En cualquier caso, en estos últimos dos años el sistema comercial mundial ha demostrado una considerable capacidad de resistencia. Tal y como indica el Fondo Monetario Internacional, el comercio mundial –cuantificado según la relación entre las importaciones de mercancías y el PIB mundial– ha crecido desde 2019. La escasez ha sido mayoritariamente de corta duración. Otros cuellos de botella de la cadena de suministro –como la escasez de leche maternizada en EE.UU. antes del verano– han tenido causas internas, no globales. En realidad, sin el comercio internacional los cuellos de botella seguramente habrían sido mucho peores.
Así pues, a pesar de una crisis de salud pública sin precedentes, la economía salió adelante, herida y a un ritmo mucho más lento que antes, pero todavía con buenas perspectivas de recuperación al cabo de un tiempo. Pero entonces Rusia invadió Ucrania y empezó la tercera fase.
Para que funcionen bien las cadenas mundiales de suministro debe haber paz, estabilidad y predictibilidad. La guerra ha erosionado la confianza entre los países, ha cambiado las expectativas sobre las alianzas geopolíticas y ha fomentado las llamadas al “reshoring” o relocalización (después de una etapa de deslocalización) o al “friend-shoring” (el establecimiento de cadenas de producción sólo con países amigos o aliados) en aras de la “seguridad económica”. Si, por ejemplo, China invade Taiwán, ¿qué hará una economía mundial que depende de los chips producidos por una única empresa, TSMC, radicada en esa isla?
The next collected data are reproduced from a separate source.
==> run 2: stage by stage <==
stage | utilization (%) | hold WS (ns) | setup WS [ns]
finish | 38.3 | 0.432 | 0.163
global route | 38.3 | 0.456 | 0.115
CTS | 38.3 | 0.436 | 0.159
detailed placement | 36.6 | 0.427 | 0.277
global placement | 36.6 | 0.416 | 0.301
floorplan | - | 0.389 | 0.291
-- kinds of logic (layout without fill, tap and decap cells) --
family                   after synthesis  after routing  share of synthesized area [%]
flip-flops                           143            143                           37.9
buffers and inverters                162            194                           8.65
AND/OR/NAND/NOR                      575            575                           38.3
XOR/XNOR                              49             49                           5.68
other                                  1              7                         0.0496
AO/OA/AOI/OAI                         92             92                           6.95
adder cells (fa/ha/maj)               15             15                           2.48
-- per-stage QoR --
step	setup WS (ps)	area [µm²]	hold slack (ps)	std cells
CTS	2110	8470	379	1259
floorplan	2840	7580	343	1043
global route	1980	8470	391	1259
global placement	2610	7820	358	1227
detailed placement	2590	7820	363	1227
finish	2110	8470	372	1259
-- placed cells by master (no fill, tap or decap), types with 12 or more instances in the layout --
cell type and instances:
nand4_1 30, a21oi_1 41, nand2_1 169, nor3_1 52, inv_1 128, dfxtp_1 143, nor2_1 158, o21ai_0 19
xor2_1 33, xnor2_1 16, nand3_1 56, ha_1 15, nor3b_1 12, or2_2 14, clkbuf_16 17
==> config.mk <==
export PLATFORM = sky130hd
export DESIGN_NAME = muldiv_ctrl
export DESIGN_NICKNAME = d
export VERILOG_FILES = /design/src/rtl/muldiv_ctrl.sv
export SDC_FILE = /design/constraint.sdc
export NUM_CORES = 1
export LEC_CHECK = 0
export ABC_AREA = 1
export BUFFER_PORTS_ARGS = -buffer_cell sky130_fd_sc_hd__buf_2
export CAP_MARGIN = 20
export CORE_ASPECT_RATIO = 2
export CORE_MARGIN = 3
export CORE_UTILIZATION = 62
export CTS_BUF_LIST = sky130_fd_sc_hd__clkbuf_16
export CTS_CLUSTER_DIAMETER = 30
export DETAILED_ROUTE_END_ITERATION = 8
export GPL_TIMING_DRIVEN = 0
export PLACE_DENSITY = 0.93
export SKIP_LAST_GASP = 1
export SYNTH_ARGS = -nofsm -noshare
export SYNTH_HDL_FRONTEND = slang
export SYNTH_SLANG_ARGS = --single-unit
export TNS_END_PERCENT = 5
==> constraint.sdc <==
create_clock -name clk -period 5 [get_ports clk]
set_clock_uncertainty 0.2 [all_clocks]
set_input_delay 0.25 -clock clk [delete_from_list [all_inputs] [get_ports clk]]
set_output_delay 0.25 -clock clk [all_outputs]
set_load 0.1 [all_outputs]
==> src/rtl/muldiv_ctrl.sv <==
// muldiv_ctrl: HI/LO owner and iterative multiply/divide sequencer for the
// MIPS execute stage. Multiply is 1-bit/cycle shift-add, divide is 1-bit/cycle
// restoring; signed ops run on magnitudes and are corrected in a FIX cycle.
module muldiv_ctrl #(
  parameter int WIDTH = 32
) (
  input  logic             clk,
  input  logic             rst,
  input  logic             op_valid,
  input  logic [5:0]       funct,
  input  logic [WIDTH-1:0] rs_val,
  input  logic [WIDTH-1:0] rt_val,
  input  logic             pipe_stall,
  output logic             stall_out,
  output logic             busy,
  output logic [WIDTH-1:0] mf_data,
  output logic [WIDTH-1:0] hi_out,
  output logic [WIDTH-1:0] lo_out
);

  localparam int CW = (WIDTH > 1) ? $clog2(WIDTH) : 1;

  localparam logic [5:0] F_MFHI  = 6'h10;
  localparam logic [5:0] F_MTHI  = 6'h11;
  localparam logic [5:0] F_MFLO  = 6'h12;
  localparam logic [5:0] F_MTLO  = 6'h13;
  localparam logic [5:0] F_MULT  = 6'h18;
  localparam logic [5:0] F_MULTU = 6'h19;
  localparam logic [5:0] F_DIV   = 6'h1A;
  localparam logic [5:0] F_DIVU  = 6'h1B;

  typedef enum logic [1:0] {S_IDLE, S_ITER, S_FIX} state_e;

  state_e             state_q, state_d;
  // acc holds {partial product, multiplier} or {remainder, dividend/quotient}
  logic [2*WIDTH-1:0] acc_q, acc_d;
  // opb holds the multiplicand or divisor magnitude
  logic [WIDTH-1:0]   opb_q, opb_d;
  logic [CW-1:0]      cnt_q, cnt_d;
  logic               is_div_q, is_div_d;
  logic               neg_q, neg_d;     // product / quotient needs negation
  logic               rneg_q, rneg_d;   // remainder takes the dividend sign
  logic               dz_q, dz_d;       // divide by zero, acc low holds raw rs
  logic [WIDTH-1:0]   hi_q, hi_d, lo_q, lo_d, mf_q, mf_d;

  logic               muldiv_op, accept, sgn;
  logic [WIDTH-1:0]   rs_abs, rt_abs;
  logic [WIDTH:0]     mul_sum, div_shift, div_trial;
  logic [2*WIDTH-1:0] prod_fix;
  logic [WIDTH-1:0]   q_fix, r_fix;

  // Decode, handshake and operand magnitudes
  always_comb begin
    muldiv_op = op_valid & (funct inside {F_MULT, F_MULTU, F_DIV, F_DIVU,
                                          F_MFHI, F_MTHI, F_MFLO, F_MTLO});
    busy      = (state_q != S_IDLE);
    stall_out = muldiv_op & busy;
    accept    = muldiv_op & ~busy & ~pipe_stall;
    sgn       = ~funct[0];
    rs_abs    = (sgn & rs_val[WIDTH-1]) ? -rs_val : rs_val;
    rt_abs    = (sgn & rt_val[WIDTH-1]) ? -rt_val : rt_val;
  end

  // One iteration step of each datapath plus the sign fix-up results
  always_comb begin
    mul_sum   = {1'b0, acc_q[2*WIDTH-1:WIDTH]}
              + {1'b0, (acc_q[0] ? opb_q : {WIDTH{1'b0}})};
    div_shift = acc_q[2*WIDTH-1:WIDTH-1];
    div_trial = div_shift - {1'b0, opb_q};
    prod_fix  = neg_q ? -acc_q : acc_q;
    q_fix     = neg_q ? -acc_q[WIDTH-1:0] : acc_q[WIDTH-1:0];
    r_fix     = rneg_q ? -acc_q[2*WIDTH-1:WIDTH] : acc_q[2*WIDTH-1:WIDTH];
  end

  // Next-state, datapath and HI/LO update
  always_comb begin
    state_d  = state_q;
    acc_d    = acc_q;
    opb_d    = opb_q;
    cnt_d    = cnt_q;
    is_div_d = is_div_q;
    neg_d    = neg_q;
    rneg_d   = rneg_q;
    dz_d     = dz_q;
    hi_d     = hi_q;
    lo_d     = lo_q;
    mf_d     = mf_q;
    unique case (state_q)
      S_IDLE: begin
        if (accept) begin
          unique case (funct)
            F_MULT, F_MULTU, F_DIV, F_DIVU: begin
              is_div_d = funct[1];
              neg_d    = sgn & (rs_val[WIDTH-1] ^ rt_val[WIDTH-1]);
              rneg_d   = sgn & rs_val[WIDTH-1];
              opb_d    = rt_abs;
              cnt_d    = CW'(WIDTH-1);
              dz_d     = funct[1] & (rt_val == '0);
              if (funct[1] && rt_val == '0) begin
                acc_d   = {{WIDTH{1'b0}}, rs_val};
                state_d = S_FIX;
              end else begin
                acc_d   = {{WIDTH{1'b0}}, rs_abs};
                state_d = S_ITER;
              end
            end
            F_MFHI:  mf_d = hi_q;
            F_MFLO:  mf_d = lo_q;
            F_MTHI:  hi_d = rs_val;
            F_MTLO:  lo_d = rs_val;
            default: ;
          endcase
        end
      end
      S_ITER: begin
        if (is_div_q) begin
          if (div_trial[WIDTH])
            acc_d = {div_shift[WIDTH-1:0], acc_q[WIDTH-2:0], 1'b0};
          else
            acc_d = {div_trial[WIDTH-1:0], acc_q[WIDTH-2:0], 1'b1};
        end else begin
          acc_d = {mul_sum, acc_q[WIDTH-1:1]};
        end
        if (cnt_q == '0) state_d = S_FIX;
        else             cnt_d   = cnt_q - 1'b1;
      end
      S_FIX: begin
        if (dz_q) begin
          hi_d = acc_q[WIDTH-1:0];
          lo_d = {WIDTH{1'b1}};
        end else if (is_div_q) begin
          hi_d = r_fix;
          lo_d = q_fix;
        end else begin
          hi_d = prod_fix[2*WIDTH-1:WIDTH];
          lo_d = prod_fix[WIDTH-1:0];
        end
        state_d = S_IDLE;
      end
      default: state_d = S_IDLE;
    endcase
  end

  // State registers; reset aborts any operation in flight
  always_ff @(posedge clk) begin
    if (rst) begin
      state_q  <= S_IDLE;
      acc_q    <= '0;
      opb_q    <= '0;
      cnt_q    <= '0;
      is_div_q <= 1'b0;
      neg_q    <= 1'b0;
      rneg_q   <= 1'b0;
      dz_q     <= 1'b0;
      hi_q     <= '0;
      lo_q     <= '0;
      mf_q     <= '0;
    end else begin
      state_q  <= state_d;
      acc_q    <= acc_d;
      opb_q    <= opb_d;
      cnt_q    <= cnt_d;
      is_div_q <= is_div_d;
      neg_q    <= neg_d;
      rneg_q   <= rneg_d;
      dz_q     <= dz_d;
      hi_q     <= hi_d;
      lo_q     <= lo_d;
      mf_q     <= mf_d;
    end
  end

  // MF result is combinational on accept, otherwise the last value read
  always_comb begin
    if (accept && funct == F_MFHI)      mf_data = hi_q;
    else if (accept && funct == F_MFLO) mf_data = lo_q;
    else                                mf_data = mf_q;
    hi_out = hi_q;
    lo_out = lo_q;
  end

endmodule

==> impl_results.md, run 1 <==
* Number of flops mapped to enable cells by yosys at 0
* Result of the run: stopped before the end
* Predominant post-synthesis flop cell: sky130_fd_sc_hd__dfxtp_1
* Post-synthesis register bit count at 203
* Average footprint of a synthesized cell at 5.66 µm²
* Detail Placement HPWL at 77600 µm
* Ports at 172
* Share of flip-flops with an asynchronous set or reset after synthesis at 0%
* Total number of clock tree sinks at 203
* Postcts setup bufs at 0
* Gate Count Post-Synth at 3335
* GRT overflow at 551
* Initial Util at 63.4%
* Chip height at 253 µm
* Total number of placement rows at 89
* Clock root buffer: sky130_fd_sc_hd__clkbuf_16
* Max Buffers Root-to-Sink at 3
* Syn Nets at 3481
* Die span in x at 129 µm
* Pin count of the biggest net entering global routing at 17
* Post-synthesis sequential area ratio at 21.5%
* Global routing usage summed across all routing layers at 79.5%
* GP Congestion at 1.23
* Number of distinct library cell variants in the gate-level netlist after synthesis at 58
* Number of CTS-inserted buffers at 31
* Area of the mapped netlist at 18900 µm²
* Via count of the first global-routing pass at 29300
* First error: [ERROR GRT-0116] Global routing finished with congestion. Check the congestion regions in the DRC Viewer.
* Yosys warning count at 0
* Failing step: 5_1_grt
* # port buffers at 169
* Number of levels in the clock H-tree at 1
* First-pass GRT wire length at 203000 µm
-- per-stage QoR --
stage / worst slack, ns / std cells / util, % / cell area (µm²)
after global placement: 1.18 / 3868 / 67.8 / 20200
after CTS: 1.06 / 3995 / 73.7 / 21900
after detailed placement: 1.12 / 3869 / 67.8 / 20200
after floorplan: 0.988 / 3335 / - / 18900
-- cells in the mapped netlist, drive strengths merged (2+ instances only) --
library cell | n | share of area [%]
o21ai | 315 | 8.4
o311ai | 2 | 0.093
and3 | 3 | 0.099
dfxtp | 203 | 22
a22o | 13 | 0.60
clkbuf | 97 | 1.9
or2 | 10 | 0.33
a31oi | 19 | 0.63
nor4 | 12 | 0.40
xnor2 | 8 | 0.37
xor2 | 25 | 1.2
a21o | 6 | 0.24
nand4 | 38 | 1.3
o21a | 2 | 0.080
nand3 | 296 | 8.1
a211oi | 7 | 0.28
ha | 70 | 4.6
buf | 31 | 1.1
nand3b | 15 | 0.60
nor2 | 414 | 8.6
a21oi | 354 | 9.5
fa | 2 | 0.21
a21boi | 5 | 0.20
inv | 466 | 9.3
o22ai | 9 | 0.30
o21bai | 10 | 0.40
o31ai | 10 | 0.40
nor3 | 65 | 1.8
clkinv | 5 | 0.099
a221oi | 2 | 0.093
and2 | 6 | 0.20
o211ai | 12 | 0.48
nand2 | 800 | 16
-- kinds of logic after synthesis --
kind of cell    Yosys count  share of synthesized area (%)
compound gates          768                           21.8
xor+xnor                 33                           1.53
fa+ha+maj                72                           4.86
buf+inv                 599                           12.4
flops                   203                           21.5
simple gates           1660                           37.8
-- routing by layer --
layer | global-route usage (%) | GRT overflow
met4 | 85.1 | 157
met1 | 75.5 | 3
met2 | 100 | 386
met3 | 61.0 | 5
met5 | 19.0 | 0
-- timing repair --
| action | in CTS |
|---|---|
| endpoints found under the hold margin | 70 |
| hold buffers | 70 |
| gates resized for setup | 0 |
==> inputs of run 2 (changes only) <==
- CORE_ASPECT_RATIO: 2 -> not set
- CORE_UTILIZATION: 62 -> 40
- CTS_BUF_LIST: sky130_fd_sc_hd__clkbuf_16 -> not set
- CTS_CLUSTER_DIAMETER: 30 -> not set
- PLACE_DENSITY: 0.93 -> not set
- PLACE_DENSITY_LB_ADDON: not set -> 0.15
==> run 2 against run 1 <==
  * The flow now finishes without violations
  * Synthesized cell count stayed put
  * Synthesized area stayed put
==> impl_results.md, run 2 <==
* Post-synthesis register bit count at 203 (unchanged)
* Count of instances resized after the clock tree is built at 0 (unchanged)
* Ordered cell list for the critical path: buf_6 > clkbuf_1 > nand2_1 > inv_1 > ha_1 > inv_1 > fa_1 > inv_1 > nand3_1 > nand2_1 > inv_1 > o21ai_0 > nand2_1 > nand2_1 > nand3_1 > nand3_1 > nand3_1 > nand3_1 > a21oi_1
* Total number of placement rows at 78 (-12%)
* Cell with the biggest individual delay on the critical path: sky130_fd_sc_hd__clkbuf_1
* Pwr Density at 200 nW/µm²
* Net count, final at 3734
* Top cell family by delay on the critical path: simple AND/OR/NAND/NOR gates
* Max Buffers Root-to-Sink at 3 (unchanged)
* Slew of the pin with the lowest slew margin at 1.05 ns
* Total number of clock tree sinks at 203 (unchanged)
* Result of the run: finished, final reports clean
* Antenna diodes at 0
* Share of flip-flops with an asynchronous set or reset after synthesis at 0% (unchanged)
* Sum of negative setup slack at 0 ns
* Pin count of the biggest net entering global routing at 14
* Number of flip-flops in the largest register at 64
* Clock root buffer: sky130_fd_sc_hd__clkbuf_16
* # port buffers at 169 (unchanged)
* Chip height at 223 µm (-12%)
* Post-route minimum period at 4.00 ns
* GP Congestion at 1.00 (-19%)
* Arrival time of data at the critical path endpoint at 4.19 ns
* Average footprint of a synthesized cell at 5.66 µm² (unchanged)
* Predominant post-synthesis flop cell: sky130_fd_sc_hd__dfxtp_1
* Number of flops mapped to enable cells by yosys at 0 (unchanged)
* Startpoint kind of the worst setup timing path: flop
* Via count of the first global-routing pass at 21700
* Critical Path Stages at 19
* Area occupied by registers at 4060 µm²
* Number of filler instances in the final layout at 5124
* Area of the mapped netlist at 18900 µm² (unchanged)
* Die span in x at 223 µm (+73%)
* Final Hold Violating Endpoints at 0
* Worst Path Class, Setup: flop to flop
* CP endpoint kind: flop
* DIE AREA at 49800 µm²
* Clock tree from TritonCTS: yes
* Top cell type's share of synthesized area at 21.5% (unchanged)
* Number of levels in the clock H-tree at 1 (unchanged)
* Standard cell core area at 46000 µm²
* Leakage power total at 11.1 nW
* Worst slew margin at 29.8%
* Clock slew at reported path FFs at 0.06 ns
* Maximum frequency from static timing analysis at 250 MHz
* Cell types with the highest counts after synthesis: sky130_fd_sc_hd__nand2_1 (781), sky130_fd_sc_hd__inv_1 (451), sky130_fd_sc_hd__nor2_1 (399)
* Number of buffers and inverters on the critical path at 6
* Setup violation total in the final timing report at 0
* Cell accounting for the most synthesized area: sky130_fd_sc_hd__dfxtp_1
* Antenna Violating Nets Remaining at 0
* Top library cells by usage in the layout, fill and taps aside: sky130_fd_sc_hd__nand2_1 (781), sky130_fd_sc_hd__inv_1 (451), sky130_fd_sc_hd__nor2_1 (399)
* Detail Placement HPWL at 76100 µm (-1.8%)
* Worst path most repeated cell: sky130_fd_sc_hd__nand3_1
* Share of post-route cells with drive strength above 1 at 8.65%
* Gate Count Post-Synth at 3335 (unchanged)
* Antenna violations before repair at 0
* Most frequent cell after synthesis: sky130_fd_sc_hd__nand2_1
* Peak per-stage delay on the critical path at 0.61 ns
* First-pass GRT wire length at 134000 µm
* Required @ worst endpoint at 5.19 ns
* Final Max Tran Viols at 0
* Yosys warning count at 0 (unchanged)
* First drt pass iteration count at 6
* Vias after detailed routing at 23800
* Area added between synthesis and finish at 16.1%
* Total power at 4.39 mW
* Top register by number of flip-flops: acc_q
* GRT overflow at 0
* Routed wirelength normalized by instance count at 22.0 µm
* Unrepaired setup endpoints after global routing: no
* Syn Nets at 3481 (unchanged)
* Global routing usage summed across all routing layers at 35.3%
* Fin crit share at 79.9%
* WHS Path Cells at 4
* Most frequent standard cell in the layout excluding fill and tap cells: sky130_fd_sc_hd__nand2_1
* Number of CTS-inserted buffers at 24 (-23%)
* Insertion delay of the later-clocked pin in the worst-skew pair at 0.56 ns
* Detailed-route DRC error count at 0
* Average vias per placed instance at 5.66
* Routed wire length at 92700 µm
* Number of distinct library cell variants in the gate-level netlist after synthesis at 58 (unchanged)
* Max Fanout on Critical Path at 10
* Iteration-0 DRC count of the detailed router at 2679
* VDD IR-drop max at 315 µV
* Ports at 172 (unchanged)
* Post-synthesis sequential area ratio at 21.5% (unchanged)
* Path type of the worst min-delay path: input pin to flop
* Worst Reg2Reg Path Length in Cells at 19
* Total area of multi-input combinational cells at 12500 µm²
* Area contributors post-synth: sky130_fd_sc_hd__dfxtp_1 (22%), sky130_fd_sc_hd__nand2_1 (16%), sky130_fd_sc_hd__a21oi_1 (9.3%)
* Max capacitance violation total at 0
* Initial Util at 41.0% (-22 points)
==> run 2: timing repair <==
item,CTS,global route
hold buffers,58,0
hold endpoints to repair,76,0
buffers inserted,0,0
==> run 2: cell families after synthesis <==
kind of cell | share of synthesized area [%]
AOI/OAI and AO/OA | 21.8
xor gates and xnor gates | 1.53
adders and majority gates | 4.86
buffers and inverters | 12.4
DFF | 21.5
and+or+nand+nor | 37.8
==> run 2: stage by stage <==
step	cell area (µm²)	instances	hold slack [ns]	util (%)	setup WS [ns]
2_1_floorplan	18900	3335	0.188	-	0.988
3_5_place_dp	20500	4104	0.283	44.5	1.06
5_1_grt	21900	4206	0.0724	47.7	0.740
4_1_cts	21900	4206	0.000296	47.7	1.06
3_3_place_gp	20500	4104	0.273	44.5	1.04
6_report	21900	4206	0.00883	47.7	1.00
==> run 2: final cells by class <==
cell class	instances	share of cell area (%)
Multi-Input combinational cell	2533	56.8
Sequential cell	203	18.5
Inverter	471	8.07
Timing Repair Buffer	227	6.51
Tap cell	600	3.43
Clock buffer	30	2.99
Buffer	128	2.65
Clock inverter	14	0.977
==> run 2: routing by layer <==
metal,wire length (µm),global-route usage [%]
met4,6080,19.8
met2,42700,58.4
met1,36500,43.9
met3,7380,5.01
met5,0,0
==> run 2: worst paths after layout <==
path / start / end / slack (ns)
min: rs_val[15] / acc_q[15] / 0.009
max reg2reg: acc_q[0] / acc_q[61] / 1.00
min reg2reg: cnt_q[4] / cnt_q[4] / 0.30
max: acc_q[0] / acc_q[61] / 1.00
==> run 2: tightest hold or removal path: stages <==
cell	delay [ns]
sky130_fd_sc_hd__buf_2	0.11
sky130_fd_sc_hd__inv_1	0.09
sky130_fd_sc_hd__o21ai_0	0.19
sky130_fd_sc_hd__a21oi_1	0.06
==> run 2: report_power, final <==
group	internal (mW)	total [mW]	switching (mW)
clock	1.19	1.98	0.785
combinational	0.245	0.766	0.521
sequential	1.63	1.64	0.0154
Power figures use the tool's default switching activity.
==> inputs of run 3 (changes only) <==
- clock period: 5 -> 3.55 ns (I/O delays scaled with it)
==> run 3 against run 2 <==
  * Sequential power increased by 41%
  * Cell area increased by 0.48%
  * First-iteration DRC count decreased by 2.4%
  * Sequential share of layout area decreased by 0.089 points
  * Setup slack got worse by 0.99 ns
  * Critical path depth decreased by 3
  * Sequential cell count unchanged
  * Non-clock buffer count increased by 15
  * Count of clock-buffer cells in the layout unchanged
  * Largest cell class unchanged
  * Largest power group unchanged
==> impl_results.md, run 3 (synthesized netlist as in run 2, its figures left out) <==
* Result of the run: finished, final reports clean
* Slew of the pin with the lowest slew margin at 0.973 ns (-0.0806 ns)
* Required @ worst endpoint at 3.84 ns (-1.35 ns)
* GP Congestion at 1.01 (+1.1%)
* Routed wire length at 91800 µm (-0.97%)
* Antenna diodes at 0 (unchanged)
* # port buffers at 169 (unchanged)
* Worst slew margin at 35.2% (+5.4 points)
* Antenna violations before repair at 0 (unchanged)
* Final Hold Violating Endpoints at 0 (unchanged)
* Detail Placement HPWL at 75200 µm (-1.2%)
* Max Fanout on Critical Path at 4 (-6)
* Max Buffers Root-to-Sink at 3 (unchanged)
* Initial Util at 41.0% (unchanged)
* Setup violation total in the final timing report at 0 (unchanged)
* Total number of clock tree sinks at 203 (unchanged)
* DIE AREA at 49800 µm² (unchanged)
* Maximum frequency from static timing analysis at 283 MHz
* Area added between synthesis and finish at 16.7%
* Pwr Density at 273 nW/µm² (+36%)
* Number of CTS-inserted buffers at 25 (+4.2%)
* Iteration-0 DRC count of the detailed router at 2615 (-2.4%)
* Net count, final at 3750 (+0.43%)
* Startpoint kind of the worst setup timing path: input pin
* Global routing met1 resource utilization at 44.3% (+0.33 points)
* Leakage power total at 11.1 nW (+0.39%)
* Fin crit share at 99.6%
* Antenna Violating Nets Remaining at 0 (unchanged)
* First-pass GRT wire length at 135000 µm (+0.37%)
* Via count of the first global-routing pass at 21800 (+0.58%)
* VDD IR-drop max at 439 µV (+39%)
* Fin Hold WS at 0.0183 ns (+0.00946 ns)
* Clock root buffer: sky130_fd_sc_hd__clkbuf_16
* Worst Path Class, Setup: input pin to flop
* Most frequent standard cell in the layout excluding fill and tap cells: sky130_fd_sc_hd__nand2_1
* Sum of negative setup slack at 0 ns (unchanged)
* Number of flip-flops in the largest register at 64 (unchanged)
* Chip height at 223 µm (unchanged)
* Die span in x at 223 µm (unchanged)
* Insertion delay of the later-clocked pin in the worst-skew pair at 0.56 ns (about the same)
* Top register by number of flip-flops: acc_q
* CP endpoint kind: flop
* Standard cell core area at 46000 µm² (unchanged)
* Post-route minimum period at 3.54 ns
* Peak-usage layer in the global routing report: met2
* Clock slew at reported path FFs at 0.06 ns (about the same)
* Arrival time of data at the critical path endpoint at 3.83 ns (-0.36 ns)
* Number of levels in the clock H-tree at 1 (unchanged)
* Vias after detailed routing at 23700 (-0.52%)
* Met2 usage at 57.1% (-1.2 points)
* Ports at 172 (unchanged)
* Top library cells by usage in the layout, fill and taps aside: sky130_fd_sc_hd__nand2_1 (781), sky130_fd_sc_hd__inv_1 (451), sky130_fd_sc_hd__nor2_1 (399)
* Share of post-route cells with drive strength above 1 at 8.75% (+0.10 points)
* Total number of placement rows at 78 (unchanged)
* Global routing usage summed across all routing layers at 35.2% (about the same)
* Detailed-route DRC error count at 0 (unchanged)
* Max capacitance violation total at 0 (unchanged)
* Routed wirelength normalized by instance count at 21.7 µm (-1.3%)
* Met3 Usage GRT at 5.26% (+0.25 points)
* Area occupied by registers at 4060 µm² (unchanged)
* Number of filler instances in the final layout at 5165 (+0.80%)
* Final Max Tran Viols at 0 (unchanged)
* Unrepaired setup endpoints after global routing: yes
* GRT overflow at 0 (unchanged)
* Clock tree from TritonCTS: yes
* Total area of multi-input combinational cells at 12500 µm² (about the same)
* Pin count of the biggest net entering global routing at 19 (+5)
* First drt pass iteration count at 8 (+2)
* Path type of the worst min-delay path: input pin to flop
* Average vias per placed instance at 5.61 (-0.89%)
[run 3: changes by cell type in the layout (fill, tap and decap cells not counted)]
cell	delta
sky130_fd_sc_hd__o21ai_1	+1
sky130_fd_sc_hd__bufinv_16	-3
sky130_fd_sc_hd__clkbuf_1	-3
sky130_fd_sc_hd__clkinv_2	+5
sky130_fd_sc_hd__dlygate4sd3_1	+15
sky130_fd_sc_hd__clkbuf_8	+2
sky130_fd_sc_hd__nor3_1	-1
sky130_fd_sc_hd__buf_4	+1
sky130_fd_sc_hd__nor3_2	+1
sky130_fd_sc_hd__clkinv_4	-1
sky130_fd_sc_hd__o21ai_0	-1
Así pues, la guerra de Ucrania ha logrado lo que no pudo hacer la creciente desigualdad dentro de cada estado ni la pandemia de cóvid-19. Una cosa es depender de los amigos, aunque esto comporte dificultades para los trabajadores del mercado interno, y otra muy distinta es depender de tus enemigos. Por tanto, ya no se habla de la “destrucción mutua asegurada” de la economía que teóricamente debía derivarse de la desglobalización.
Ahora, los países quieren reforzar su resiliencia centrándose en sí mismos y adoptando políticas industriales para sectores considerados fundamentales para la seguridad nacional, como los semiconductores y la energía. Pero las probabilidades de que esta estrategia tenga éxito son más bien remotas. La historia nos enseña que, cuando la política industrial funciona, funciona en serio. Pero es difícil saber de antemano qué tendrá éxito.
Suele decirse (a veces con tono de acusación) que China se basa en la política industrial para promover el crecimiento. Pero también fue responsable de uno de los peores fracasos en materia de política industrial, el Gran Salto Adelante, que en 1962, cuando acabó, había causado 55 millones de muertos. Por lo que se refiere a las políticas que sí han tenido éxito, ha sido fundamental una aplicación prudente y gradual. Las reformas se probaron primero en el ámbito local y regional, y no se generalizaron hasta que no se demostró su potencial. Pero para “atravesar el río tanteando las piedras”, como decía Deng Xiaoping, se necesita tiempo, y ahora el tiempo no favorece a las economías occidentales.
Por si fuera poco, los semiconductores se caracterizan por su “modularidad masiva”; es decir, cada unidad producida consta de varios módulos funcionales interconectados que pueden descomponerse en módulos más especializados, cada uno de los cuales tiene sus propios estándares, y su potencial de innovación y estructura de mercado. Es dudoso que un país solo pueda reproducir estos procesos en un corto período de tiempo. Debemos recordar que los sistemas de planificación centralizada fallaron porque no podían seguir el ritmo de la creciente complejidad de los sistemas económicos modernos.
Parece que hemos pasado el Rubicón en las relaciones económicas internacionales y hemos dejado atrás la globalización. El reto será ahora encontrar nuestro rumbo mientras se van materializando las consecuencias.